Top of INPUT RECORDS
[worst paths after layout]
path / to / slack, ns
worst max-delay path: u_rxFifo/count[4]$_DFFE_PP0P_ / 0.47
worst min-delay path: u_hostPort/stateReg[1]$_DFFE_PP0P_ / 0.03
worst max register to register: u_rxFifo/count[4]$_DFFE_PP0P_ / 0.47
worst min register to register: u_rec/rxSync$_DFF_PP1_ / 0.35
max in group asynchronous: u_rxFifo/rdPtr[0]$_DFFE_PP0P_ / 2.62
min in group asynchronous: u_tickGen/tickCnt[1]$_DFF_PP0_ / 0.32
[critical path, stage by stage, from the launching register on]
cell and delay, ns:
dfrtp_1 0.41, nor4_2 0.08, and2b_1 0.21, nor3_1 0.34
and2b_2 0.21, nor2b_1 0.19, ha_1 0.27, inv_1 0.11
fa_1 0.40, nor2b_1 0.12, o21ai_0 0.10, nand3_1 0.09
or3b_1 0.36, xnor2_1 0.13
**config.mk**
```make
export PLATFORM = sky130hd
export DESIGN_NAME = fetch_sequencer
export DESIGN_NICKNAME = d
export VERILOG_FILES = /design/src/common/fetch_pkg.sv /design/src/verilog/fetch_sequencer.sv
export SDC_FILE = /design/constraint.sdc
export NUM_CORES = 1
export LEC_CHECK = 0
export ABC_CLOCK_PERIOD_IN_PS = 2000
export BUFFER_PORTS_ARGS = -buffer_cell sky130_fd_sc_hd__buf_2
export CAP_MARGIN = 25
export CORE_AREA = 4 4 74 76
export CTS_BUF_LIST = sky130_fd_sc_hd__clkbuf_4 sky130_fd_sc_hd__clkbuf_8
export CTS_CLUSTER_DIAMETER = 100
export DETAILED_ROUTE_END_ITERATION = 7
export DIE_AREA = 0 0 78 80
export PLACE_DENSITY = 0.8
export SKIP_CTS_REPAIR_TIMING = 1
export SYNTH_ARGS = -nofsm -noshare
export SYNTH_HDL_FRONTEND = slang
export SYNTH_SLANG_ARGS = --single-unit
```
**constraint.sdc**
```tcl
create_clock -name clk -period 2 [get_ports clk]
set_input_delay 0.3 -clock clk [delete_from_list [all_inputs] [get_ports clk]]
set_output_delay 0.3 -clock clk [all_outputs]
set_load 0.02 [all_outputs]
```
**src/common/fetch_pkg.sv**
```systemverilog
package fetch_pkg;

    typedef logic [31:0] addr_t;
    typedef logic [31:0] word_t;
    typedef logic [63:0] line_t;

    // tag above index above byte offset
    // bit 2 picks the word within a line
    localparam int TAG_W    = 23;
    localparam int INDEX_W  = 6;
    localparam int OFFSET_W = 3;

    localparam logic [3:0] OP_BRANCH = 4'hB;
    localparam logic [3:0] OP_HALT   = 4'hF;

    // branch view with the displacement counted in words
    typedef struct packed {
        logic [3:0]         opcode;
        logic [11:0]        reserved;
        logic signed [15:0] disp;
    } br_fmt_t;

    // plain operation view
    typedef struct packed {
        logic [3:0]  opcode;
        logic [3:0]  rd;
        logic [3:0]  rs;
        logic [19:0] imm;
    } op_fmt_t;

    // opcode sits in the same bits in both views
    typedef union packed {
        br_fmt_t br;
        op_fmt_t op;
    } instr_u;

    typedef struct packed {
        addr_t  pc;
        instr_u word;
        logic   is_branch;
        logic   is_halt;
        logic   fault;
        addr_t  target;
    } instr_rec_t;

endpackage
```
**src/verilog/fetch_sequencer.sv**
```systemverilog
`timescale 1ns/1ps

module fetch_sequencer (
    input  logic             clk,
    input  logic             rst,
    input  logic             start,
    input  fetch_pkg::addr_t start_pc,
    input  logic             req_ready,
    input  logic             resp_valid,
    input  logic             redirect,
    input  fetch_pkg::addr_t redirect_pc,
    input  logic             stop,
    output logic             req_valid,
    output fetch_pkg::addr_t req_addr,
    output logic             busy
);

    fetch_pkg::addr_t pc;
    logic             running;
    logic             stopping;

    // pc only moves on a response, so it still names the returned word
    always_ff @(posedge clk) begin
        if (rst) begin
            pc        <= '0;
            running   <= 1'b0;
            stopping  <= 1'b0;
            req_valid <= 1'b0;
        end else begin
            stopping <= resp_valid && stop && running;
            if (start && !busy) begin
                pc        <= start_pc;
                running   <= 1'b1;
                req_valid <= 1'b1;
            end else begin
                if (req_valid && req_ready) begin
                    req_valid <= 1'b0;
                end
                if (resp_valid && running) begin
                    if (stop) begin
                        running <= 1'b0;
                    end else begin
                        pc        <= redirect ? redirect_pc : pc + 32'd4;
                        req_valid <= 1'b1;
                    end
                end
            end
        end
    end

    assign req_addr = pc;

    // stays up through the cycle the last record leaves
    assign busy = running || stopping;

    a_req_stable: assert property (@(posedge clk) disable iff (rst)
        req_valid && !req_ready |=> req_valid && $stable(req_addr));

endmodule

```
==> out/metrics.cfg <==
[floorplan]
die-height_um=80
start_util_pct=47.4
rows=25
die_x_um=78
die_area_um2=6240
io-pin-count=105
coreArea_um2=4720

[detailed_routing]
drt_iter0_markers=271
postRouteAntennaNets=0
drtPass1Iterations=5
num_vias=2781
drt-total-wl_mm=7.71
wire_per_inst_um=16.2
vias_per_cell=5.83
drc=0

[yosys]
synth_top_family_by_area=compound AO/OA/AOI/OAI gates
syn_inst=291
synthFlopType=dfxtp_1
synth_nets=363
synth_compound_area_share_pct=29.3
synth_most_common_cell=nand2_1
synth_seq_cells=35
synth.distinct_cells=54
syn_area_per_cell_um2=7.70
yosys.area_share.simple_pct=27.2
synthXorXnorAreaFrac_pct=5.47
yosys_warnings=0
synthAdderAreaFrac_pct=0.558
yosys.area.top_type=dfxtp_1
synth_mux_area_share_pct=1.90
ys_async_sr_fraction_pct=0
synthesis.area_um2=2240
synth_top_cell_area_share_pct=31.3
ys_seq_area_share_pct=31.3
synth_edf_count=0
synth_common_cells=37 x nand2_1, 35 x dfxtp_1, 25 x nor2_1
netlist_top_cells_area=dfxtp_1 31%, nand2_1 6.2%, a21oi_1 4.7%

[timing]
finalSetupViolations=0
fin_ws_ns=0.137
tightest_slew_ns=0.505
hold_viol_final=0
drv_slew=0
max_freq_mhz=537
skew_ns=0.00550
slew_headroom_pct=66.2
min_period_ns=1.86
fin_crit_sh_pct=93.2

[power_and_ir_drop]
leakage_nw=1.40
peakVddDrop_uv=342
p_per_area_nw_per_um2=594

[clock_tree]
cts_root_buf=clkbuf_8
cts.sinks=35
clock_latency_ns=0.29
cts_tree=done
clkTransAtPathRegs_ns=0.08
htreeDepth=2
cts_buffer_depth=2
tritoncts.num_buffers=5

[setup_path]
crit_path_end_kind=flop
r2r.worst_path.cells=7
worstPathRequired_ns=2.21
crit_path_start=req_addr[3]$_SDFFE_PP0P_
crit_fanout=7
cp.arrival_ns=2.07
critPathLaunchType=flop
reg2reg_from=req_addr[3]$_SDFFE_PP0P_
crit_type=flop to flop

[placement]
portBuffers=104
hpwlAfterDp_mm=5.83
routabilityCongestion=0.869
placed_area_um2=2960
place_ws_ns=0.0646

[grt]
grtUsageTotal_pct=24.2
overflow=0
first_global_vias=2570
antenna_found_initial=0
grt_max_degree=23
grt_pass1_wl_mm=12.2

[finish]
fin_util_pct=64.9
nFillCells=430
seqCellArea_um2=703
drive_gt1_share_pct=37.3
syn2layout_area_growth_pct=36.9
antenna_cells=0
nNetsFinal=481
multi_input_area_um2=1470
design_area_um2=3070

[worst_hold_path]
hold_path.startpoint=start_pc[13]
holdPathStages=3
hold_path_class=input pin to flop

[run_status]
status=finished, final reports clean

[flow_run]
max_cap_violations=0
Bottom of INPUT RECORDS
WORK ITEM – Transcribe the lines above between the line holding "worst min-delay path: u_hostPort/stateReg[1]$_DFFE_PP0P_" and the line holding "fa_1 0.40, nor2b_1", inclusive, exactly as they stand and with nothing added.

SOLVED PROBLEM –
worst min-delay path: u_hostPort/stateReg[1]$_DFFE_PP0P_ / 0.03
worst max register to register: u_rxFifo/count[4]$_DFFE_PP0P_ / 0.47
worst min register to register: u_rec/rxSync$_DFF_PP1_ / 0.35
max in group asynchronous: u_rxFifo/rdPtr[0]$_DFFE_PP0P_ / 2.62
min in group asynchronous: u_tickGen/tickCnt[1]$_DFF_PP0_ / 0.32
[critical path, stage by stage, from the launching register on]
cell and delay, ns:
dfrtp_1 0.41, nor4_2 0.08, and2b_1 0.21, nor3_1 0.34
and2b_2 0.21, nor2b_1 0.19, ha_1 0.27, inv_1 0.11
fa_1 0.40, nor2b_1 0.12, o21ai_0 0.10, nand3_1 0.09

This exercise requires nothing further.